** EXERCISE AIM **
Please quote the material exactly, every line of it.

____

### src/hdl/rbf_pkg.sv
package rbf_pkg;

    // Configuration register indexes
    localparam logic [1:0] REG_IMAGE_WIDTH  = 2'd0;
    localparam logic [1:0] REG_IMAGE_HEIGHT = 2'd1;

    localparam logic [12:0] WIDTH_RESET  = 13'd640;
    localparam logic [15:0] HEIGHT_RESET = 16'd480;
    localparam int          MIN_SIDE     = 3;

    localparam int KERNEL_SIZE = 3;
    localparam int WIN_TAPS    = KERNEL_SIZE * KERNEL_SIZE;

    // Result queue
    localparam int FIFO_DEPTH = 8;
    localparam int FIFO_AW    = $clog2(FIFO_DEPTH);

    typedef logic [23:0] rbf_pixel_t;              // {red, green, blue}
    typedef rbf_pixel_t [WIN_TAPS-1:0] rbf_window_t;
    typedef logic [4:0] rbf_term_t;

    // Control carried alongside an item through the pipeline
    typedef struct packed {
        logic emit;
        logic frame_end;
    } rbf_tag_t;

    typedef struct packed {
        logic [7:0] red;
        logic [7:0] green;
        logic [7:0] blue;
        logic       frame_end;
    } rbf_result_t;

    // Rounded v/9 as (v + 4) / 9, by reciprocal: floor(x * 57 / 512) is exact for x < 260
    function automatic rbf_term_t div9_round(input logic [7:0] v);
        logic [8:0]  x;
        logic [14:0] p;
        begin
            x = {1'b0, v} + 9'd4;
            p = 15'(x) * 15'd57;
            return p[13:9];
        end
    endfunction

endpackage

### src/hdl/rbf_out_fifo.sv
module rbf_out_fifo (
    input  logic                  aclk,
    input  logic                  aresetn,
    input  logic                  push,
    input  rbf_pkg::rbf_result_t  push_data,
    input  logic                  pop,
    output rbf_pkg::rbf_result_t  head,
    output logic                  not_empty,
    output logic [rbf_pkg::FIFO_AW:0] count
);

    rbf_pkg::rbf_result_t          buf_mem [rbf_pkg::FIFO_DEPTH];
    logic [rbf_pkg::FIFO_AW-1:0]   wr_ptr_reg, wr_ptr_next;
    logic [rbf_pkg::FIFO_AW-1:0]   rd_ptr_reg, rd_ptr_next;
    logic [rbf_pkg::FIFO_AW:0]     count_reg, count_next;
    logic                          do_pop;

    assign do_pop = pop && (count_reg != '0);

    always_comb begin
        wr_ptr_next = push   ? wr_ptr_reg + 1'b1 : wr_ptr_reg;
        rd_ptr_next = do_pop ? rd_ptr_reg + 1'b1 : rd_ptr_reg;
        count_next  = count_reg;
        if (push && !do_pop) begin
            count_next = count_reg + 1'b1;
        end else if (!push && do_pop) begin
            count_next = count_reg - 1'b1;
        end
    end

    always_ff @(posedge aclk) begin
        if (!aresetn) begin
            wr_ptr_reg <= '0;
            rd_ptr_reg <= '0;
            count_reg  <= '0;
        end else begin
            wr_ptr_reg <= wr_ptr_next;
            rd_ptr_reg <= rd_ptr_next;
            count_reg  <= count_next;
        end
    end

    always_ff @(posedge aclk) begin
        if (push) begin
            buf_mem[wr_ptr_reg] <= push_data;
        end
    end

    assign head      = buf_mem[rd_ptr_reg];
    assign not_empty = (count_reg != '0);
    assign count     = count_reg;

endmodule

### config.mk
export PLATFORM = sky130hd
export DESIGN_NAME = rbf_out_fifo
export DESIGN_NICKNAME = d
export VERILOG_FILES = /design/src/hdl/rbf_pkg.sv /design/src/hdl/rbf_out_fifo.sv
export SDC_FILE = /design/constraint.sdc
export NUM_CORES = 1
export LEC_CHECK = 0
export BUFFER_PORTS_ARGS = -buffer_cell sky130_fd_sc_hd__buf_2
export CORE_MARGIN = 2
export CORE_UTILIZATION = 50
export DETAILED_ROUTE_END_ITERATION = 8
export GPL_ROUTABILITY_DRIVEN = 0
export PLACE_DENSITY_LB_ADDON = 0.05
export SETUP_SLACK_MARGIN = 0.15
export SLEW_MARGIN = 15
export SYNTH_ARGS = -nofsm -noshare
export SYNTH_HDL_FRONTEND = slang
export SYNTH_SLANG_ARGS = --single-unit
### constraint.sdc
create_clock -name aclk -period 2.5 [get_ports aclk]
set_input_delay 0.375 -clock aclk [delete_from_list [all_inputs] [get_ports aclk]]
set_output_delay 0.375 -clock aclk [all_outputs]
set_load 0.01 [all_outputs]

____

** ANSWER **
### src/hdl/rbf_pkg.sv
package rbf_pkg;

    // Configuration register indexes
    localparam logic [1:0] REG_IMAGE_WIDTH  = 2'd0;
    localparam logic [1:0] REG_IMAGE_HEIGHT = 2'd1;

    localparam logic [12:0] WIDTH_RESET  = 13'd640;
    localparam logic [15:0] HEIGHT_RESET = 16'd480;
    localparam int          MIN_SIDE     = 3;

    localparam int KERNEL_SIZE = 3;
    localparam int WIN_TAPS    = KERNEL_SIZE * KERNEL_SIZE;

    // Result queue
    localparam int FIFO_DEPTH = 8;
    localparam int FIFO_AW    = $clog2(FIFO_DEPTH);

    typedef logic [23:0] rbf_pixel_t;              // {red, green, blue}
    typedef rbf_pixel_t [WIN_TAPS-1:0] rbf_window_t;
    typedef logic [4:0] rbf_term_t;

    // Control carried alongside an item through the pipeline
    typedef struct packed {
        logic emit;
        logic frame_end;
    } rbf_tag_t;

    typedef struct packed {
        logic [7:0] red;
        logic [7:0] green;
        logic [7:0] blue;
        logic       frame_end;
    } rbf_result_t;

    // Rounded v/9 as (v + 4) / 9, by reciprocal: floor(x * 57 / 512) is exact for x < 260
    function automatic rbf_term_t div9_round(input logic [7:0] v);
        logic [8:0]  x;
        logic [14:0] p;
        begin
            x = {1'b0, v} + 9'd4;
            p = 15'(x) * 15'd57;
            return p[13:9];
        end
    endfunction

endpackage

### src/hdl/rbf_out_fifo.sv
module rbf_out_fifo (
    input  logic                  aclk,
    input  logic                  aresetn,
    input  logic                  push,
    input  rbf_pkg::rbf_result_t  push_data,
    input  logic                  pop,
    output rbf_pkg::rbf_result_t  head,
    output logic                  not_empty,
    output logic [rbf_pkg::FIFO_AW:0] count
);

    rbf_pkg::rbf_result_t          buf_mem [rbf_pkg::FIFO_DEPTH];
    logic [rbf_pkg::FIFO_AW-1:0]   wr_ptr_reg, wr_ptr_next;
    logic [rbf_pkg::FIFO_AW-1:0]   rd_ptr_reg, rd_ptr_next;
    logic [rbf_pkg::FIFO_AW:0]     count_reg, count_next;
    logic                          do_pop;

    assign do_pop = pop && (count_reg != '0);

    always_comb begin
        wr_ptr_next = push   ? wr_ptr_reg + 1'b1 : wr_ptr_reg;
        rd_ptr_next = do_pop ? rd_ptr_reg + 1'b1 : rd_ptr_reg;
        count_next  = count_reg;
        if (push && !do_pop) begin
            count_next = count_reg + 1'b1;
        end else if (!push && do_pop) begin
            count_next = count_reg - 1'b1;
        end
    end

    always_ff @(posedge aclk) begin
        if (!aresetn) begin
            wr_ptr_reg <= '0;
            rd_ptr_reg <= '0;
            count_reg  <= '0;
        end else begin
            wr_ptr_reg <= wr_ptr_next;
            rd_ptr_reg <= rd_ptr_next;
            count_reg  <= count_next;
        end
    end

    always_ff @(posedge aclk) begin
        if (push) begin
            buf_mem[wr_ptr_reg] <= push_data;
        end
    end

    assign head      = buf_mem[rd_ptr_reg];
    assign not_empty = (count_reg != '0);
    assign count     = count_reg;

endmodule

### config.mk
export PLATFORM = sky130hd
export DESIGN_NAME = rbf_out_fifo
export DESIGN_NICKNAME = d
export VERILOG_FILES = /design/src/hdl/rbf_pkg.sv /design/src/hdl/rbf_out_fifo.sv
export SDC_FILE = /design/constraint.sdc
export NUM_CORES = 1
export LEC_CHECK = 0
export BUFFER_PORTS_ARGS = -buffer_cell sky130_fd_sc_hd__buf_2
export CORE_MARGIN = 2
export CORE_UTILIZATION = 50
export DETAILED_ROUTE_END_ITERATION = 8
export GPL_ROUTABILITY_DRIVEN = 0
export PLACE_DENSITY_LB_ADDON = 0.05
export SETUP_SLACK_MARGIN = 0.15
export SLEW_MARGIN = 15
export SYNTH_ARGS = -nofsm -noshare
export SYNTH_HDL_FRONTEND = slang
export SYNTH_SLANG_ARGS = --single-unit
### constraint.sdc
create_clock -name aclk -period 2.5 [get_ports aclk]
set_input_delay 0.375 -clock aclk [delete_from_list [all_inputs] [get_ports aclk]]
set_output_delay 0.375 -clock aclk [all_outputs]
set_load 0.01 [all_outputs]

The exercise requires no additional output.